> **Information supplied**:

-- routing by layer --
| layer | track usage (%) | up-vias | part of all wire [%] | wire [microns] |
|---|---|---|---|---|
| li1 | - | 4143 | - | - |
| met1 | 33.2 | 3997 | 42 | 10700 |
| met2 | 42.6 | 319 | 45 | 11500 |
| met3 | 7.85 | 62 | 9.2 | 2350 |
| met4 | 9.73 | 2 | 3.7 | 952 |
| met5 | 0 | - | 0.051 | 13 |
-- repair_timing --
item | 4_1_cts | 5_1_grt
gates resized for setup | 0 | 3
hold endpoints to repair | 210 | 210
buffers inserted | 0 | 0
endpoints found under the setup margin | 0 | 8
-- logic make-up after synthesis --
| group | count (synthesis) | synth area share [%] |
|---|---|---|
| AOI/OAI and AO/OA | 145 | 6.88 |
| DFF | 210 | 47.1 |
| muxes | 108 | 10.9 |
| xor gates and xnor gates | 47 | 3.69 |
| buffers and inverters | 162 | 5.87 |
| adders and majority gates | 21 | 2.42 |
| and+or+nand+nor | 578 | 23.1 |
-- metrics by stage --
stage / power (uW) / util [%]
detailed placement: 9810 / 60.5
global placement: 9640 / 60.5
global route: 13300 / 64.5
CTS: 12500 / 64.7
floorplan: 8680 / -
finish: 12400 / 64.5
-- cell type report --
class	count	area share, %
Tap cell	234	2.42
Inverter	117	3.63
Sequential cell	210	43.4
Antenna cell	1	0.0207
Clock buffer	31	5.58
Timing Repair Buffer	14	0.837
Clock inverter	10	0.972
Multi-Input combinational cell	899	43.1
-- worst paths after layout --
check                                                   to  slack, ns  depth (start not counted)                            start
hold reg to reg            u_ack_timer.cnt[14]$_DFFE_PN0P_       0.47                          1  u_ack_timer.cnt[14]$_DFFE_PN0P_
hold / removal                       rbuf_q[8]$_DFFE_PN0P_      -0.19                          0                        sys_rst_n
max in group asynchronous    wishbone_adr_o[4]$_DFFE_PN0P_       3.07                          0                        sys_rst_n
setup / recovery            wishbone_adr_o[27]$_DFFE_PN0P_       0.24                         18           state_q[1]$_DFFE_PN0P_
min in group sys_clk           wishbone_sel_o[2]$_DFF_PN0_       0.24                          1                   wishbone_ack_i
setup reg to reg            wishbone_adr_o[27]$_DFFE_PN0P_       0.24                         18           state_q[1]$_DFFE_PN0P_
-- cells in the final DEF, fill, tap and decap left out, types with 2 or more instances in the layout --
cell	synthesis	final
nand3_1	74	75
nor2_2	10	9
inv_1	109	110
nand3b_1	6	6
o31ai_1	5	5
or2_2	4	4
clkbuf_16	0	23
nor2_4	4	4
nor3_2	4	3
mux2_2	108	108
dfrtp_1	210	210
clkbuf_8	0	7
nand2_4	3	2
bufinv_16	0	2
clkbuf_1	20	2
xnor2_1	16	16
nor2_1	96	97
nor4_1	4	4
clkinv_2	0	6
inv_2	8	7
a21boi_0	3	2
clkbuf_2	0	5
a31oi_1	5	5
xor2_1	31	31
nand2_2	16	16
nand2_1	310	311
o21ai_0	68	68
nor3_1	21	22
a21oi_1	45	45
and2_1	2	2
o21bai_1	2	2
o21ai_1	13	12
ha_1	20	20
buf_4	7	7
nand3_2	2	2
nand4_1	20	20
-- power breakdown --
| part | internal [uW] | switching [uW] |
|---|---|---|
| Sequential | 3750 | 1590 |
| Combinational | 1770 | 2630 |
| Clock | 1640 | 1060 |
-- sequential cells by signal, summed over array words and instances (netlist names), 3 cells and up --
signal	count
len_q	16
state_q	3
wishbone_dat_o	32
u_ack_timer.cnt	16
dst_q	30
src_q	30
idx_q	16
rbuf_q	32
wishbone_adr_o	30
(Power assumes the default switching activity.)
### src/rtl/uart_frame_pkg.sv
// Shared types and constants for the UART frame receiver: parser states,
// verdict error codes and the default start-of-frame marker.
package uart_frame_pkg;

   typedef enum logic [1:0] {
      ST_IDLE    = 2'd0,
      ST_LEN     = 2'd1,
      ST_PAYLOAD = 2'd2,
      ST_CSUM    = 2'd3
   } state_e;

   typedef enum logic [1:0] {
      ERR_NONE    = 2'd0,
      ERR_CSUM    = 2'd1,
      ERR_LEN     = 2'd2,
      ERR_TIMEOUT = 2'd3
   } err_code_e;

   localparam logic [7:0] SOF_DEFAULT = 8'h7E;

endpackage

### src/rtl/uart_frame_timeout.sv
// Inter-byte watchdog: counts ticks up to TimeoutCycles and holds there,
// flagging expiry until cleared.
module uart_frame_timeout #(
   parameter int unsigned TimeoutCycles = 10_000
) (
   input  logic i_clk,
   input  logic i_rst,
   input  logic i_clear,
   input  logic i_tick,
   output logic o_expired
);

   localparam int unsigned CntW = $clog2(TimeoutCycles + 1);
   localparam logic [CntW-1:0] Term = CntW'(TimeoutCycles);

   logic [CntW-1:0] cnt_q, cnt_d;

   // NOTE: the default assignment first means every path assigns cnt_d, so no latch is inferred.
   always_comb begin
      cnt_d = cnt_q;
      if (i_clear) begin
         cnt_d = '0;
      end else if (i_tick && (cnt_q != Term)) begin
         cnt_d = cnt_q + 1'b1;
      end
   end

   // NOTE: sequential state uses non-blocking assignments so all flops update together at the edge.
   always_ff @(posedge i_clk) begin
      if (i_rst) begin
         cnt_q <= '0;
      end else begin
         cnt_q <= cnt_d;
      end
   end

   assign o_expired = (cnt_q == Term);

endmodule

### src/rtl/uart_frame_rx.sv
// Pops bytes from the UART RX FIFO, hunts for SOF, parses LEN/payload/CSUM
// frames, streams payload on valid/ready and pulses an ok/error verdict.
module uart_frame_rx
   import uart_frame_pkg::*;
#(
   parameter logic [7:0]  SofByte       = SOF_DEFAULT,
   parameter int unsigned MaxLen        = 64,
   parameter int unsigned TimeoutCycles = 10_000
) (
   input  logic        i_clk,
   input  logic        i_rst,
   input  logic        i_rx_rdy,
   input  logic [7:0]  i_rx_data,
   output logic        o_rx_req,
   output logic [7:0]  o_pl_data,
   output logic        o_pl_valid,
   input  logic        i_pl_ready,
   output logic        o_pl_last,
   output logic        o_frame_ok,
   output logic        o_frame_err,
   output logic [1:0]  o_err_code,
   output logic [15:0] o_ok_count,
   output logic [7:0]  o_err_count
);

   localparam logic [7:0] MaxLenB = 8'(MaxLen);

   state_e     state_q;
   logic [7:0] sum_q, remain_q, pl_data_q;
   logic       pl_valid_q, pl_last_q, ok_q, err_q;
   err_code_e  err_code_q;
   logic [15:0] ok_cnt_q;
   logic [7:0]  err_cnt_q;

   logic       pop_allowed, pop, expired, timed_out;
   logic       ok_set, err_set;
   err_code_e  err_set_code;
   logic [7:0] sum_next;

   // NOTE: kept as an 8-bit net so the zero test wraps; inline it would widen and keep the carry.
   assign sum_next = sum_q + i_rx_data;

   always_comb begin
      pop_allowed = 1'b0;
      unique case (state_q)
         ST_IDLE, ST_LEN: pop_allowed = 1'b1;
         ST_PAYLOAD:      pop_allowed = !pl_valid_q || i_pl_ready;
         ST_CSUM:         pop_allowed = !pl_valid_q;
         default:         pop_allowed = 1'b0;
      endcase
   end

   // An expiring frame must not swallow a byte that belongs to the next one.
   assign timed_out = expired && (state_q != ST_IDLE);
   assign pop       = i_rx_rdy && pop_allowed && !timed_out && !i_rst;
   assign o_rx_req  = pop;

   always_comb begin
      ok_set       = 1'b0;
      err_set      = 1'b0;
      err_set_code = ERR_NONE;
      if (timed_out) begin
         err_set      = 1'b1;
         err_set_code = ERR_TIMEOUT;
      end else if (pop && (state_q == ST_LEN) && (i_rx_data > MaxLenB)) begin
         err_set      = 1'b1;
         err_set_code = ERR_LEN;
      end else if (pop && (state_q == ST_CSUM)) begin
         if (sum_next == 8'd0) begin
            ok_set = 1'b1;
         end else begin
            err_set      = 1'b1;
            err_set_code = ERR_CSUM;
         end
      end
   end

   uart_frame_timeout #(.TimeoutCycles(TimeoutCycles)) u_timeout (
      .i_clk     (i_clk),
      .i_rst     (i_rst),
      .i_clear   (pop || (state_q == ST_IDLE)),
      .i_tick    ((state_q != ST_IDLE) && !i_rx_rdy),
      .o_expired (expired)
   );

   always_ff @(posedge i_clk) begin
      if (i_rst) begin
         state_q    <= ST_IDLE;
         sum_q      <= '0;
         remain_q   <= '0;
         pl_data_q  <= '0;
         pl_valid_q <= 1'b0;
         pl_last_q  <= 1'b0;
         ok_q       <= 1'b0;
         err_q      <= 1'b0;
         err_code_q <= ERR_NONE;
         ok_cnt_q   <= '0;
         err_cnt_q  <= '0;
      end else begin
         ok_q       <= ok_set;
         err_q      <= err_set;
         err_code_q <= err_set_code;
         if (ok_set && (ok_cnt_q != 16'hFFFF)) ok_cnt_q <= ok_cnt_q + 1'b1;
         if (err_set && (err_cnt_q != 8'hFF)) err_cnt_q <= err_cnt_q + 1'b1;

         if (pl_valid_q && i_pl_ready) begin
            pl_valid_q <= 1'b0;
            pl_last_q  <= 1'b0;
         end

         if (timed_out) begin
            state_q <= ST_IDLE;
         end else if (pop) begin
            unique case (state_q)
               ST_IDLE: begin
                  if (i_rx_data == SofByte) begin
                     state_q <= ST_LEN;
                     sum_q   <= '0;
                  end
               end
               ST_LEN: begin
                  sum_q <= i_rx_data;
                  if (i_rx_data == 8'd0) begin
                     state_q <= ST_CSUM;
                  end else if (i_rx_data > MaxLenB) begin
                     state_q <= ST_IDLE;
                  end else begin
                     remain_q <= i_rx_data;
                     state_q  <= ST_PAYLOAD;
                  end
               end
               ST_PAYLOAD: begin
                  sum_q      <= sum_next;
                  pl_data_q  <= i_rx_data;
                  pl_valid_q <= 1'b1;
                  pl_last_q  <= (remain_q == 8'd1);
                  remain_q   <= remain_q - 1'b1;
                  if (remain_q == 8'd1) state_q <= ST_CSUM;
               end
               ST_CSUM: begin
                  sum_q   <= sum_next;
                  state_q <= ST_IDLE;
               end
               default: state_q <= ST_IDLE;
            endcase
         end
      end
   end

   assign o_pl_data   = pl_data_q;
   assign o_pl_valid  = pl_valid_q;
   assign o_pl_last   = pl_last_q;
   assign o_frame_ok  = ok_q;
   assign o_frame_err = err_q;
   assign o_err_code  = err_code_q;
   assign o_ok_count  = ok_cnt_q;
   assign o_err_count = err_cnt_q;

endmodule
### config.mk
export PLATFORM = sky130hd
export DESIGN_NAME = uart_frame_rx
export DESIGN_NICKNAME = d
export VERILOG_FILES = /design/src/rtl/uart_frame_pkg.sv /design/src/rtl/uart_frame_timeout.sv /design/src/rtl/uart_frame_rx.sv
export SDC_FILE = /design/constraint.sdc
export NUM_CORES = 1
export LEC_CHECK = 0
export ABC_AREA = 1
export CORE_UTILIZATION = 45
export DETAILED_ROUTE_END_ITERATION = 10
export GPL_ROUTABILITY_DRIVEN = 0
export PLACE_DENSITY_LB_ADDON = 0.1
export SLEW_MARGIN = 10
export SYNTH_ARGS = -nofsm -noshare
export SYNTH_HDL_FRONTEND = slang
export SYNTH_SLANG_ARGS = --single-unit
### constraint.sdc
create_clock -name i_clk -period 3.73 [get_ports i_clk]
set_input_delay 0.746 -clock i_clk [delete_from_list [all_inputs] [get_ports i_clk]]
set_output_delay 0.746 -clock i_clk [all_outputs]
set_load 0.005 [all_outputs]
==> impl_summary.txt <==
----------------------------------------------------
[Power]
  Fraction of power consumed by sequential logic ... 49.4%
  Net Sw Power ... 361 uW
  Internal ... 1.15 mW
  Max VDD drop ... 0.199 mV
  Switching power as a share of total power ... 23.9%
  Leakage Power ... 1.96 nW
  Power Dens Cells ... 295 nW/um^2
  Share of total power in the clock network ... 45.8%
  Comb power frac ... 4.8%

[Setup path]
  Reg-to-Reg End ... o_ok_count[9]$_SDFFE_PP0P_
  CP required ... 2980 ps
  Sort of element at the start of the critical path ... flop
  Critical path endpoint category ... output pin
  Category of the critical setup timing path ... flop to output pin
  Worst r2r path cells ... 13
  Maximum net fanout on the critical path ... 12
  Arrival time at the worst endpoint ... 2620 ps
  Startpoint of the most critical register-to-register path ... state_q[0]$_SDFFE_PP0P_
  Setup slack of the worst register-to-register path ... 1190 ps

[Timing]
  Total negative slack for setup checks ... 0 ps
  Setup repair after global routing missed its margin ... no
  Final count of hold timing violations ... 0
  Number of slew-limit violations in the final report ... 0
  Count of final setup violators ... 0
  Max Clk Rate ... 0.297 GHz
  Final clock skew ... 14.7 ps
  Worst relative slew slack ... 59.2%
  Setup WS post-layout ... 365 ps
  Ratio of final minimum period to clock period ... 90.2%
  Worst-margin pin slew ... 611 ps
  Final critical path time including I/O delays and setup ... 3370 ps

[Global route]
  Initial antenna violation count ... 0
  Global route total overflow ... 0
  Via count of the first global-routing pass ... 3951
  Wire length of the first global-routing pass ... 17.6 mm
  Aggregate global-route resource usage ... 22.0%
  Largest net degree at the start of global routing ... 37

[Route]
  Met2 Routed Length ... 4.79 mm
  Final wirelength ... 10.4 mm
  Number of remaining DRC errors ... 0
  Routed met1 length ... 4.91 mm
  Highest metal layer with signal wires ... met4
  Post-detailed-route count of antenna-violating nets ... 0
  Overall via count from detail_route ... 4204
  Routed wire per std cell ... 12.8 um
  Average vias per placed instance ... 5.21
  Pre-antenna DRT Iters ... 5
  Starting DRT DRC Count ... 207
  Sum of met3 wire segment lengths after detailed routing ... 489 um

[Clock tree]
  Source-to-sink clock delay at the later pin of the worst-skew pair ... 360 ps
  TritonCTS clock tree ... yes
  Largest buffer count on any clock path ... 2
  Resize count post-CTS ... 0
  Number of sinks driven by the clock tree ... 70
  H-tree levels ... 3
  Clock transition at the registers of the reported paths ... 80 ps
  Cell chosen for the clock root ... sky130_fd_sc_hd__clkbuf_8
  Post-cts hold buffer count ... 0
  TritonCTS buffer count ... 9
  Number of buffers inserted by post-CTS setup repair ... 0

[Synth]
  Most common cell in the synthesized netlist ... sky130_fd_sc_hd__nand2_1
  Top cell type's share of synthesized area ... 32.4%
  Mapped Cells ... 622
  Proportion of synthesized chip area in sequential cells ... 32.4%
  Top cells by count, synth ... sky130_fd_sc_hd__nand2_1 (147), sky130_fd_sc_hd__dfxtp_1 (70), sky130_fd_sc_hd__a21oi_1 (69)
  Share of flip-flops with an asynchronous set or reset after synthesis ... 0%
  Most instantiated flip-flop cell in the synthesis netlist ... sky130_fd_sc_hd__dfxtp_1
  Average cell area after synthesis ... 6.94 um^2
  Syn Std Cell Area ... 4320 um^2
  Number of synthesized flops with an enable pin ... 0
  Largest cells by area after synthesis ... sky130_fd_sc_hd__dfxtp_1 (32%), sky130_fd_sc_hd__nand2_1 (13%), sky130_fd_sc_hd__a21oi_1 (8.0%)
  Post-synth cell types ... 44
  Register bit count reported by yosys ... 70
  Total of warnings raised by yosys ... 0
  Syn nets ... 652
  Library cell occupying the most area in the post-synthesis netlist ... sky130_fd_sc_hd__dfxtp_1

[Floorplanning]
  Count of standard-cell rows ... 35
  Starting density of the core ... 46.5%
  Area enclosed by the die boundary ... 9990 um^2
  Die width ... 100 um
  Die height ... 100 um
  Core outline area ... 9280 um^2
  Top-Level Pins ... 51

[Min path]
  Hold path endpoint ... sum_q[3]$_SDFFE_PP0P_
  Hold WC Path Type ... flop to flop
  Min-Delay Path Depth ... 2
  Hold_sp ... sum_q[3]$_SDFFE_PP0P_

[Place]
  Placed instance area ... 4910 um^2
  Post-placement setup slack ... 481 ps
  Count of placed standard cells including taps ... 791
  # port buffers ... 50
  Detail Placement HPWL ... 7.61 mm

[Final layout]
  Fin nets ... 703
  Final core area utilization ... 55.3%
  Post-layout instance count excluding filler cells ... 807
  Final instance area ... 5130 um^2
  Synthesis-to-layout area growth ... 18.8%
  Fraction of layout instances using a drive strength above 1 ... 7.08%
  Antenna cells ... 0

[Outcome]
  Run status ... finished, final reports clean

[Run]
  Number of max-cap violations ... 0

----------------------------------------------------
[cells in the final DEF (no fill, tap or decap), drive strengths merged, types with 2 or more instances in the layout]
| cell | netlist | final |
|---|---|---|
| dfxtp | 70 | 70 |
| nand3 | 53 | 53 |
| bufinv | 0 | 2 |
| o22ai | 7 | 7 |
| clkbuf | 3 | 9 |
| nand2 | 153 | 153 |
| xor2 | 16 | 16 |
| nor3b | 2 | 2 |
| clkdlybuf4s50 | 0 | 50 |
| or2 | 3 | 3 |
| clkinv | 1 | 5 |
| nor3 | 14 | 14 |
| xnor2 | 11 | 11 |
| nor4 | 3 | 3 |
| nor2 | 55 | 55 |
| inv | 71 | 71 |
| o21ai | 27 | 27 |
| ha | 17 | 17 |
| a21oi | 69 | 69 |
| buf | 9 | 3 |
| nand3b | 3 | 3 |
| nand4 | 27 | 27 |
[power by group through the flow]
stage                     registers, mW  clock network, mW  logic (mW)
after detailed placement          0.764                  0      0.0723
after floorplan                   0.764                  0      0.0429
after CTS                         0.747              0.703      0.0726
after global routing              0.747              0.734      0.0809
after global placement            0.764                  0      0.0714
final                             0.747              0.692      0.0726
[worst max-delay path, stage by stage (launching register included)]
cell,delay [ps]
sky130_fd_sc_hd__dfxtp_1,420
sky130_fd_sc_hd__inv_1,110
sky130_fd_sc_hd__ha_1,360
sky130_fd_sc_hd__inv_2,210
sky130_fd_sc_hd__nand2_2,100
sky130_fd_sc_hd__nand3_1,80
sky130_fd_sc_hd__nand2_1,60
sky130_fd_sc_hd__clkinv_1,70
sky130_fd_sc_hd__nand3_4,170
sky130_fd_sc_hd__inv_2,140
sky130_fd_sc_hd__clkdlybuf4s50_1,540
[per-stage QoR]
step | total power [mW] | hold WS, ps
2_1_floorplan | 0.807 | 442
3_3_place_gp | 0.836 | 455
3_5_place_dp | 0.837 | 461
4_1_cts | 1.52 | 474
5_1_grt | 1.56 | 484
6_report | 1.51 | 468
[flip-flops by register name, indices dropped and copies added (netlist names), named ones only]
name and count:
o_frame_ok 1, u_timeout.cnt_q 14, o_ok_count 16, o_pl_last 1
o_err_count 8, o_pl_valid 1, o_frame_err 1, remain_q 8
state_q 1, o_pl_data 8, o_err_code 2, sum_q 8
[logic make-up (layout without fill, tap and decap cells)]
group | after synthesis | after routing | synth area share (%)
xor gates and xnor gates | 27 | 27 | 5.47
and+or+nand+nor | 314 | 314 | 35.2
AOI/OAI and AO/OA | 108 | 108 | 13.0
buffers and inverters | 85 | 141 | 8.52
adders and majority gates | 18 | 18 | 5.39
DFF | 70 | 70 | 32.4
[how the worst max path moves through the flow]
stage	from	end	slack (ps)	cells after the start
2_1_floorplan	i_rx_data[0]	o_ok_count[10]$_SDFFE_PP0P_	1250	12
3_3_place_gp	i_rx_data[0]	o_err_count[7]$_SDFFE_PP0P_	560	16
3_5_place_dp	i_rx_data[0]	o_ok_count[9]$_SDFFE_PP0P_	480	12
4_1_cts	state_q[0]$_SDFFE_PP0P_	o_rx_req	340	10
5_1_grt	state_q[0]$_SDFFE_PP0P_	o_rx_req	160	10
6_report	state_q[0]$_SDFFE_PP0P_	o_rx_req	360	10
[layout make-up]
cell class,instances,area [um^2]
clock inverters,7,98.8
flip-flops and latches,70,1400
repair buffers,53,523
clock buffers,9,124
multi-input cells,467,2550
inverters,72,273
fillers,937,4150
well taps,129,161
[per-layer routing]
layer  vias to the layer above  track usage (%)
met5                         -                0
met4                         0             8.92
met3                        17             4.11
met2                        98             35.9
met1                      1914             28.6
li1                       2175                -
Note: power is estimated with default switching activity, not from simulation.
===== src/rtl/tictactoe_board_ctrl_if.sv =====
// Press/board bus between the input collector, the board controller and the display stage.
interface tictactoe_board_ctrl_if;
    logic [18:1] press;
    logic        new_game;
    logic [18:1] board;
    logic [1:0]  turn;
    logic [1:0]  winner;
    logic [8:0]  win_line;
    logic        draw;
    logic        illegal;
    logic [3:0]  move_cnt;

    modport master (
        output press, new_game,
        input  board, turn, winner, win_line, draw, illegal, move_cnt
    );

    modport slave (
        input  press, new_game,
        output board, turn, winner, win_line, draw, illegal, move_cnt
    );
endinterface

> **Problem statement**:
Only the lines from the beginning of the material through the line with "-- logic make-up" should appear in the answer, each copied exactly.

> **Exercise result**:
-- routing by layer --
| layer | track usage (%) | up-vias | part of all wire [%] | wire [microns] |
|---|---|---|---|---|
| li1 | - | 4143 | - | - |
| met1 | 33.2 | 3997 | 42 | 10700 |
| met2 | 42.6 | 319 | 45 | 11500 |
| met3 | 7.85 | 62 | 9.2 | 2350 |
| met4 | 9.73 | 2 | 3.7 | 952 |
| met5 | 0 | - | 0.051 | 13 |
-- repair_timing --
item | 4_1_cts | 5_1_grt
gates resized for setup | 0 | 3
hold endpoints to repair | 210 | 210
buffers inserted | 0 | 0
endpoints found under the setup margin | 0 | 8
-- logic make-up after synthesis --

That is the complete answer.